== Segment start ==

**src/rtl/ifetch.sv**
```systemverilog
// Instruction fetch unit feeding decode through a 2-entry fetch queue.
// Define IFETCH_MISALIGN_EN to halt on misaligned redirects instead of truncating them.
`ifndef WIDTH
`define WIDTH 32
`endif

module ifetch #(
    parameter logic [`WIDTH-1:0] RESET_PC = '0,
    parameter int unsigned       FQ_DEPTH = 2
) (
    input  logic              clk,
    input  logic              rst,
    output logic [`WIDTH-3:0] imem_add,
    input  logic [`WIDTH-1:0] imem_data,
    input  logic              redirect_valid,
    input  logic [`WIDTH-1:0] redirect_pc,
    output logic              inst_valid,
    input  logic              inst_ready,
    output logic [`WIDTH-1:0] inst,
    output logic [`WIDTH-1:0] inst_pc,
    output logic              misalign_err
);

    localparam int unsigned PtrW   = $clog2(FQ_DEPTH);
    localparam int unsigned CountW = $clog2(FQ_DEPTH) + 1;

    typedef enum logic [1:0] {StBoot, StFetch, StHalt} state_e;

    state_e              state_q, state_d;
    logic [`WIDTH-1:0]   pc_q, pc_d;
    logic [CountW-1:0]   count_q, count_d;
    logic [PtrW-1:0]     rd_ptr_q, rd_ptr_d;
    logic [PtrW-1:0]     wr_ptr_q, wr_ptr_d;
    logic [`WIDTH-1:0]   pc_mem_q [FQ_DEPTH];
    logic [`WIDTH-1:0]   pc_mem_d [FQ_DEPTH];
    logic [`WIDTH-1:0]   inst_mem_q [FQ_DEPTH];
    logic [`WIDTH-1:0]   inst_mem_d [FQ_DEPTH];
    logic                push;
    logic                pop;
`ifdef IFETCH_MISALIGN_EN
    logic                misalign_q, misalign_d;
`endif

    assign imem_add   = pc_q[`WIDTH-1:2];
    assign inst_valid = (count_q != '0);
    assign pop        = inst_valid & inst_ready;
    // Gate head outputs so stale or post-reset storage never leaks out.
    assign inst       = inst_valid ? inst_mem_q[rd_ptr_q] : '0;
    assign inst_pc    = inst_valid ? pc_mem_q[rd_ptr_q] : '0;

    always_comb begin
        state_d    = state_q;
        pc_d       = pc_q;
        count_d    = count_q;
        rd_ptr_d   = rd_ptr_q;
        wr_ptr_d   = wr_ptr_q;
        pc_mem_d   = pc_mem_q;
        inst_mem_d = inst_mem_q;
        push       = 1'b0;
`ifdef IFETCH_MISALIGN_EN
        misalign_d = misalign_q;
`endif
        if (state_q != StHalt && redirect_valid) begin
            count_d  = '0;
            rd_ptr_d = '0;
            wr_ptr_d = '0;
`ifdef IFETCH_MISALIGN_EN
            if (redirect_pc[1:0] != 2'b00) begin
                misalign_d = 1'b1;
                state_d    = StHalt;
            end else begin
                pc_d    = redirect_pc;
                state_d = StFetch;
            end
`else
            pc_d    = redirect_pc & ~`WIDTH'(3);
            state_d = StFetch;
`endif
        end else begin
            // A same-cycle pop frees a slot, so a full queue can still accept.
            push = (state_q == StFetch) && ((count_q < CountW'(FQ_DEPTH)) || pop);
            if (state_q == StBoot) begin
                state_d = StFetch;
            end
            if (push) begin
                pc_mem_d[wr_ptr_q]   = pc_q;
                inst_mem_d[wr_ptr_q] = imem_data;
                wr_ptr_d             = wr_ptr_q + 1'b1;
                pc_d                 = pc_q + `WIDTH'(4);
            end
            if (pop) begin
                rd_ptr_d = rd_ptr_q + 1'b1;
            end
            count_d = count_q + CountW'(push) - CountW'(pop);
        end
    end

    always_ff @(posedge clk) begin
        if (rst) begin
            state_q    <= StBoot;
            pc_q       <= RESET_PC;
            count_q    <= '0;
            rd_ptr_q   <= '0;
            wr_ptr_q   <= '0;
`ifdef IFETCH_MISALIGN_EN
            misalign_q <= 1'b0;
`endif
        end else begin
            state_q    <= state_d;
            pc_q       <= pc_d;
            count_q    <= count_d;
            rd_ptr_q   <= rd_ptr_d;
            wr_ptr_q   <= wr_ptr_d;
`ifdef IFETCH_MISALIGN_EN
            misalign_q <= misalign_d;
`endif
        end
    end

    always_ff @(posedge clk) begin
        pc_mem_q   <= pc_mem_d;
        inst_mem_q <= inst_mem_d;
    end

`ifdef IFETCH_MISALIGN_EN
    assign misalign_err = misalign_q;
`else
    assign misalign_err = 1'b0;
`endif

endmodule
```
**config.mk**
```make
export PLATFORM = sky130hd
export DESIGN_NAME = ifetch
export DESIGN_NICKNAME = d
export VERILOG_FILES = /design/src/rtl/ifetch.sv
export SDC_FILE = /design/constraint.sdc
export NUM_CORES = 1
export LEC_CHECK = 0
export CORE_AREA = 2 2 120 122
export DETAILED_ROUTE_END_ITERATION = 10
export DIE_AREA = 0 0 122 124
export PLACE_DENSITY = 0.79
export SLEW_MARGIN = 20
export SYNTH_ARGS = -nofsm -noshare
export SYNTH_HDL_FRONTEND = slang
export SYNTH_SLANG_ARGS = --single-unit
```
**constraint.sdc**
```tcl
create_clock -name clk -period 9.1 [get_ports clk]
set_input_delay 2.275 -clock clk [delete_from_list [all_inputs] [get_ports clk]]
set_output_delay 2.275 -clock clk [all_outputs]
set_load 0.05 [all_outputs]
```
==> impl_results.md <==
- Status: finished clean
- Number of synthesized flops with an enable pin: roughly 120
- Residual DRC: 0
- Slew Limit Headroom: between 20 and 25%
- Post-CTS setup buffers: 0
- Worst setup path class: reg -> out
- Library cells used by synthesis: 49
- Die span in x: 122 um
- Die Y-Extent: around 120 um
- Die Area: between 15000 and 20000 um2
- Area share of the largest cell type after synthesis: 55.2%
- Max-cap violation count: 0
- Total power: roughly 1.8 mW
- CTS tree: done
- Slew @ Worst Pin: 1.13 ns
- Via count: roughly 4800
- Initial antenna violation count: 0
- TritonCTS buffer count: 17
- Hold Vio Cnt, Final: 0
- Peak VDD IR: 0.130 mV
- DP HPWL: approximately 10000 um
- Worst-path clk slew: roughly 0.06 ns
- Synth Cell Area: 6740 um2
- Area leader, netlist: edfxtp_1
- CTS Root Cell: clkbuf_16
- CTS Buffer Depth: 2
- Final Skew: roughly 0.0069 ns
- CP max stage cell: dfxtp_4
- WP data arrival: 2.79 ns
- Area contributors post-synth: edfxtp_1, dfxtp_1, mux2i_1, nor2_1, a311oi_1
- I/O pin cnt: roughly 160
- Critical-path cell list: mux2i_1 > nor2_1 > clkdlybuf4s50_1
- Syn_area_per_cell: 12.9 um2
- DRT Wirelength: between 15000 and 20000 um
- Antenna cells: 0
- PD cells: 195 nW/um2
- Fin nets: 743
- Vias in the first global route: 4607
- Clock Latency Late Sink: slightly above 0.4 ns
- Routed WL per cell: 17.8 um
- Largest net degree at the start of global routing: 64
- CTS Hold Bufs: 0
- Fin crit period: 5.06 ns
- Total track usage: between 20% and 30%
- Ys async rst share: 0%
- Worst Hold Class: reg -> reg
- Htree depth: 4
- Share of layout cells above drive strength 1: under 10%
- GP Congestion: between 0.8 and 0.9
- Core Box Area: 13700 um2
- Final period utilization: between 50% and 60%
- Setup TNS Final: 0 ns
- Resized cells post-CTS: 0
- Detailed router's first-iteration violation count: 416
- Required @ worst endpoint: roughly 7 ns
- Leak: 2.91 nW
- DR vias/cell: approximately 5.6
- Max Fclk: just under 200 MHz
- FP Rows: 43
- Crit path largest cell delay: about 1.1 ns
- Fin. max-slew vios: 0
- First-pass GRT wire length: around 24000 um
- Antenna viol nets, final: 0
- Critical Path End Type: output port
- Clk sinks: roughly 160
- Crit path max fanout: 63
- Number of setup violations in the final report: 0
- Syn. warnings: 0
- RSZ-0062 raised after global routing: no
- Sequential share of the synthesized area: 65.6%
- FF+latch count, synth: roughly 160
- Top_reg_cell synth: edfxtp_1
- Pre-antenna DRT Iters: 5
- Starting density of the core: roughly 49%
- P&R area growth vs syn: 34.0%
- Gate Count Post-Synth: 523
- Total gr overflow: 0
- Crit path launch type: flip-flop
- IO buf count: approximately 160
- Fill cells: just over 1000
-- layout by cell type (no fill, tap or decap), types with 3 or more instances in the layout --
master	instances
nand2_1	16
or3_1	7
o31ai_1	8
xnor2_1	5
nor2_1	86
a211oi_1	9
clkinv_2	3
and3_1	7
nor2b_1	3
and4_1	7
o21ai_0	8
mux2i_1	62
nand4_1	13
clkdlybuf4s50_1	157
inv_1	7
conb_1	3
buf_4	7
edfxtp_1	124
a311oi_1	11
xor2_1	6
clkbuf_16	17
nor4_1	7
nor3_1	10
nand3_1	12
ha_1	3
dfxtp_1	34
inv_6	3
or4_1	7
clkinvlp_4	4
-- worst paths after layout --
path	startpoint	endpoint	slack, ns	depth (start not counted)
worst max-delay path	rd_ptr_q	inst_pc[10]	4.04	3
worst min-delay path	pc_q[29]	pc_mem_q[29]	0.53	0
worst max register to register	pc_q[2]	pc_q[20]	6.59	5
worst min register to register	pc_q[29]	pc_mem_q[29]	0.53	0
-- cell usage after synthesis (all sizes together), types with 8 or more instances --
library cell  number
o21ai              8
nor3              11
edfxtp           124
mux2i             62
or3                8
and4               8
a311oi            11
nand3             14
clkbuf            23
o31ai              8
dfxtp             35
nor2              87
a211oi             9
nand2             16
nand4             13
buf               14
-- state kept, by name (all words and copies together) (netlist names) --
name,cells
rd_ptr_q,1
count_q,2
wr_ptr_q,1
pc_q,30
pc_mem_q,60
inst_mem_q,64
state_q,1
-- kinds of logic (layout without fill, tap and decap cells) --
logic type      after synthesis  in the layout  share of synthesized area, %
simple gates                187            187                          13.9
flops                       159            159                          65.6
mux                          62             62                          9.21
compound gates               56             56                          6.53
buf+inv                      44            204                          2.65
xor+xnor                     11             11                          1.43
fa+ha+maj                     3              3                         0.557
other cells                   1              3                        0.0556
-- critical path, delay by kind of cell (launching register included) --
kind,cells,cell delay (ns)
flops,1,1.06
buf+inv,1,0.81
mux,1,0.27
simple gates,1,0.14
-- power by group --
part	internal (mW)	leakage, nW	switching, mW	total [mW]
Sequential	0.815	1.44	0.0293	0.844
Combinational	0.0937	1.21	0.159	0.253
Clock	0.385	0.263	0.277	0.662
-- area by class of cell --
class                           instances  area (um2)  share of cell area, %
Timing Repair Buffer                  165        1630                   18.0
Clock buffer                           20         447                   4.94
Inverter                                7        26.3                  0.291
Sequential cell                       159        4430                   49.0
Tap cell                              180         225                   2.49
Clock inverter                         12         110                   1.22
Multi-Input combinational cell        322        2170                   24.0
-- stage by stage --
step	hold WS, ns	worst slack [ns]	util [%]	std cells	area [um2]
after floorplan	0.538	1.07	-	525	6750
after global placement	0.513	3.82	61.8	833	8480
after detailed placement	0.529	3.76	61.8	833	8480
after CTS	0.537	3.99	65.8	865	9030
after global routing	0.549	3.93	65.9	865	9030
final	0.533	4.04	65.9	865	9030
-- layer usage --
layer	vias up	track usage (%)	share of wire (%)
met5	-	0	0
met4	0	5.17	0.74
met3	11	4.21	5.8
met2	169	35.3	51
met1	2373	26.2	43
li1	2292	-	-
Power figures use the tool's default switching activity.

== Segment end ==
== Segment start ==

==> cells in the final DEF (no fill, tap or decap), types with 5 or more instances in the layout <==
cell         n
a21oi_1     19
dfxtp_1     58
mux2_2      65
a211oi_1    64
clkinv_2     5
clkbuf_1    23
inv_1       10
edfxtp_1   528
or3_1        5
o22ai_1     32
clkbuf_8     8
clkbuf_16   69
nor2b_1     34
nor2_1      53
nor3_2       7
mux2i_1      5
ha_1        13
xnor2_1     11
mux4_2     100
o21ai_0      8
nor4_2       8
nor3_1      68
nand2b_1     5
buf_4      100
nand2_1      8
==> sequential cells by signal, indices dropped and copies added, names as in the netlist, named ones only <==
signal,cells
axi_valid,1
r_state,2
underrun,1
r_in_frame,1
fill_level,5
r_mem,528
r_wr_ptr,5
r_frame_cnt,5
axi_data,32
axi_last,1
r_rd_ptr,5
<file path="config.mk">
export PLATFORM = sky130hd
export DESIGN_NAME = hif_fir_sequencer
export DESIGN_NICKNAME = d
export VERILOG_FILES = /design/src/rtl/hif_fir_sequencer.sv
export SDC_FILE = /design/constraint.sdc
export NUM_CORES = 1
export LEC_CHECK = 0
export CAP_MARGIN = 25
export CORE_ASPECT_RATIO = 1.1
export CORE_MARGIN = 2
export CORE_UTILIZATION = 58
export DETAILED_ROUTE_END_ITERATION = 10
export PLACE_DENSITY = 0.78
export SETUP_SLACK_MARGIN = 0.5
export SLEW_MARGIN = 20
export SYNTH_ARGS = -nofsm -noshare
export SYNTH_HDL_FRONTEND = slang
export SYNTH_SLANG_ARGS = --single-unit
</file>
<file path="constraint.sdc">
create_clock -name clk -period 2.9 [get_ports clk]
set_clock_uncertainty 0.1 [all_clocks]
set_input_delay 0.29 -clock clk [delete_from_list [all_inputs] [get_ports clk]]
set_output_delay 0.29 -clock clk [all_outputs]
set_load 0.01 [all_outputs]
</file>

== Segment end ==
== Segment start ==

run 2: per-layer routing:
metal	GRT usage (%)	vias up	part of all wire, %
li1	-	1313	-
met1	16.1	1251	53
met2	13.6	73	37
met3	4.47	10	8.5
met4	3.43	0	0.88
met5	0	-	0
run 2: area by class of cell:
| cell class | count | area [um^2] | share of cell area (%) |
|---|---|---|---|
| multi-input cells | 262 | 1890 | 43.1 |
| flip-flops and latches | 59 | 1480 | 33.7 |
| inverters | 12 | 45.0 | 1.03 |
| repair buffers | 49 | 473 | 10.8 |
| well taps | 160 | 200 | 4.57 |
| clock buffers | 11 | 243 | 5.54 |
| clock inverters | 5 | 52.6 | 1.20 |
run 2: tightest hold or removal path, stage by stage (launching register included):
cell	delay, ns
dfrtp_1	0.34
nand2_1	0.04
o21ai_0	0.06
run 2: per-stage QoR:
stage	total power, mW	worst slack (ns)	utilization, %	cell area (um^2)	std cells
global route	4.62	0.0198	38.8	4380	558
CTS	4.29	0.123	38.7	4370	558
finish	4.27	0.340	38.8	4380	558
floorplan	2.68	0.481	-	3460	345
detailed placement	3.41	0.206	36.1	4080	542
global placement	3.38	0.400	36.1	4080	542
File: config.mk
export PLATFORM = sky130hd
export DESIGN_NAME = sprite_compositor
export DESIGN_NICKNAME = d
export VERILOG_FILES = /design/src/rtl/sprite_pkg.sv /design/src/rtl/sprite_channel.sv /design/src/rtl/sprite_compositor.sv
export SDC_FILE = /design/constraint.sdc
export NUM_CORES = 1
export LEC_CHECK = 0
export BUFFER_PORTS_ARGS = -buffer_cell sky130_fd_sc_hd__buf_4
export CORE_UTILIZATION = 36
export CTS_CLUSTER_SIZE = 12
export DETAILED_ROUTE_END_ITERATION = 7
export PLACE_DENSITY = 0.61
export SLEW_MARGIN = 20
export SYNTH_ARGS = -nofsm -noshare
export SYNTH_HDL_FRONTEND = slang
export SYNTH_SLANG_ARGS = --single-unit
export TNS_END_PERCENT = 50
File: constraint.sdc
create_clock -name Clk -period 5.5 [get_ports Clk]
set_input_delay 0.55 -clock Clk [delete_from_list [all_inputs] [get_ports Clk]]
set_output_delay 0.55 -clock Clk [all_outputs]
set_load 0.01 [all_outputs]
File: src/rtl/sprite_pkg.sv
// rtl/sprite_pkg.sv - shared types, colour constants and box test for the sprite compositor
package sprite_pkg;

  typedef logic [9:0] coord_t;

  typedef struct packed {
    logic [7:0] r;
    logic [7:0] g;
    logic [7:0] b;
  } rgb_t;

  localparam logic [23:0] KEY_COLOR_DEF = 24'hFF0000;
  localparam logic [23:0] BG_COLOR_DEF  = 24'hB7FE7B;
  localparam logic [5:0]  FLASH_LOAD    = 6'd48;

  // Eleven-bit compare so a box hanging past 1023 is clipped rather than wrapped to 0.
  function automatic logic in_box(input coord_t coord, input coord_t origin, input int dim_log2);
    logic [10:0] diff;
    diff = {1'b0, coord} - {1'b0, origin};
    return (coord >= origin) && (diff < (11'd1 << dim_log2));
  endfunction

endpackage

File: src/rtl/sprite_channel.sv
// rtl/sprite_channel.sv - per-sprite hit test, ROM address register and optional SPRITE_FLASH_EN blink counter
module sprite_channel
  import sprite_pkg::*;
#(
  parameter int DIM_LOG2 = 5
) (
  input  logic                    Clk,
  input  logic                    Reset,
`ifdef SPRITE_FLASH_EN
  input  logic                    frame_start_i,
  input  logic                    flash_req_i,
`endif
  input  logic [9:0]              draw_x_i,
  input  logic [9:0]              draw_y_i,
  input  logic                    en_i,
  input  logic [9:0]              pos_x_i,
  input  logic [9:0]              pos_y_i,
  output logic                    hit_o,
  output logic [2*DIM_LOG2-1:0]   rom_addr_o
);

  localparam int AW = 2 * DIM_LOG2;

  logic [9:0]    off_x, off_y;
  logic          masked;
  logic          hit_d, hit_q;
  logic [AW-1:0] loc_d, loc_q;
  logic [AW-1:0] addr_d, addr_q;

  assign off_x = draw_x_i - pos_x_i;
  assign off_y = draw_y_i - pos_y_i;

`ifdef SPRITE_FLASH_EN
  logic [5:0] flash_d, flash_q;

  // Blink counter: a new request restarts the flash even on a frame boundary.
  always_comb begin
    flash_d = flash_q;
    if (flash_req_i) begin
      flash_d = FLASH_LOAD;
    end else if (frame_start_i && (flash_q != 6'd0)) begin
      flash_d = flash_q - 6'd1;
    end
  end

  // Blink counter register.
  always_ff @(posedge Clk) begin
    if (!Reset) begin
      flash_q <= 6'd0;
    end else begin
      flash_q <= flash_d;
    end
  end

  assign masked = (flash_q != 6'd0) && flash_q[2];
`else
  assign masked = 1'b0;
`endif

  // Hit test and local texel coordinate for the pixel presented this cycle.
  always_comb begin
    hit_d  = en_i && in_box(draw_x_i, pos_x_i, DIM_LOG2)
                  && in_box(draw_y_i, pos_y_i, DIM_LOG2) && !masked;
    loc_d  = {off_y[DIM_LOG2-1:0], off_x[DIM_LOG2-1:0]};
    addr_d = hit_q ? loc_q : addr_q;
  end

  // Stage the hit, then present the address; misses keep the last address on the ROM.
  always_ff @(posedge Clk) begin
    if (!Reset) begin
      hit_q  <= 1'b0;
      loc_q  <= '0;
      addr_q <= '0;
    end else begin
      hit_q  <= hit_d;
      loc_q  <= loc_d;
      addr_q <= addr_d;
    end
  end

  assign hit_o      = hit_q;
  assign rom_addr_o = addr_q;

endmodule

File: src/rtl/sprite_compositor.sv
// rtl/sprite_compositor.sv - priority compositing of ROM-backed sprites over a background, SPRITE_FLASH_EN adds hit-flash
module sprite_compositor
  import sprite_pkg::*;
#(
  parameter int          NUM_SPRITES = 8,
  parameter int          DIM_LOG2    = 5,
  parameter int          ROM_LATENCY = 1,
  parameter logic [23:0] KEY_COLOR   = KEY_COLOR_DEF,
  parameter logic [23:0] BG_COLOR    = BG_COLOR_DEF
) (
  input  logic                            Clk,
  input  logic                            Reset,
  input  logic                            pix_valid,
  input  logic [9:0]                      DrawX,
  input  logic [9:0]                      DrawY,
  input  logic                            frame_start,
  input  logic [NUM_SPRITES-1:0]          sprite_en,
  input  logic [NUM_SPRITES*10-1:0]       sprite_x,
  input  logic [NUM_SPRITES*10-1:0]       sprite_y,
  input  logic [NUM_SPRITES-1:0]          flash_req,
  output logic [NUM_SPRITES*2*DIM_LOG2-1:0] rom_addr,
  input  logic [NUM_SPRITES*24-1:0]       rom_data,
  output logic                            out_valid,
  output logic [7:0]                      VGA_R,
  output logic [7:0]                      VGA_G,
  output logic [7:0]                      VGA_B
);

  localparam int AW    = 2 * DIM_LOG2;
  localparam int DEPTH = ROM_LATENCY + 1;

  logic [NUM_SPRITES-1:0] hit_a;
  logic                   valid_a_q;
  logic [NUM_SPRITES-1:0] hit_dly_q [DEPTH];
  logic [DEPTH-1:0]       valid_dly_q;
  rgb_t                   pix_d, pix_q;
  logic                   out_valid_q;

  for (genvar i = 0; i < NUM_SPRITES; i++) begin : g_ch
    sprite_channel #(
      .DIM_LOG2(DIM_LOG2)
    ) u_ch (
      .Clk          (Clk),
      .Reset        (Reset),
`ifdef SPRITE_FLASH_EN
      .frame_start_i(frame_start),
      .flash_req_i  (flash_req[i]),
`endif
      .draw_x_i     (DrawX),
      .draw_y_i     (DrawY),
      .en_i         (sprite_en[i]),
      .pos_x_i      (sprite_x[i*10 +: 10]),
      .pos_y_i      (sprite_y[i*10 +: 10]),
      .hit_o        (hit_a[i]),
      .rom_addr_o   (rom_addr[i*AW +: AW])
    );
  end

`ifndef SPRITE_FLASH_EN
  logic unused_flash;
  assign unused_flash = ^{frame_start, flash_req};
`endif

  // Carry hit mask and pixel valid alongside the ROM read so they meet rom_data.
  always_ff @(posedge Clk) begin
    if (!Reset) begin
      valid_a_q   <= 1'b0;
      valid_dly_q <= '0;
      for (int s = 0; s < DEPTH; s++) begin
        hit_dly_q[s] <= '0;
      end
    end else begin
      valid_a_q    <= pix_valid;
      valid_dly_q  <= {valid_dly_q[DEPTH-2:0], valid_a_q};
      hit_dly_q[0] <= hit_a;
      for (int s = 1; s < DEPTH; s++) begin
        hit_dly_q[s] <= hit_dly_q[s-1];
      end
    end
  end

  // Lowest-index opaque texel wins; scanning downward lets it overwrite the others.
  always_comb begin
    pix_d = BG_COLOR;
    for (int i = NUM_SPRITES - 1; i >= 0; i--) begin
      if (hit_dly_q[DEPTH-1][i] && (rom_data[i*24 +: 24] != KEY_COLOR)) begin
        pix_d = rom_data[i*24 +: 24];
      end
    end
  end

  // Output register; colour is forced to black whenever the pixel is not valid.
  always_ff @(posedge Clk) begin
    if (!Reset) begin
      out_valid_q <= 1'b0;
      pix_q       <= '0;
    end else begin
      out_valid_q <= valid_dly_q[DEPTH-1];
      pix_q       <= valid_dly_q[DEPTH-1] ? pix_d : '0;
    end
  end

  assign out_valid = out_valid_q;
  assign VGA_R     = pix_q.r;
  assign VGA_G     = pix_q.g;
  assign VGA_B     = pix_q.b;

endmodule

== Segment end ==

▸ Description of the task
Go through the records above and return every line that holds the string "inverters".

▸ Solution for this exercise
| inverters | 12 | 45.0 | 1.03 |
| clock inverters | 5 | 52.6 | 1.20 |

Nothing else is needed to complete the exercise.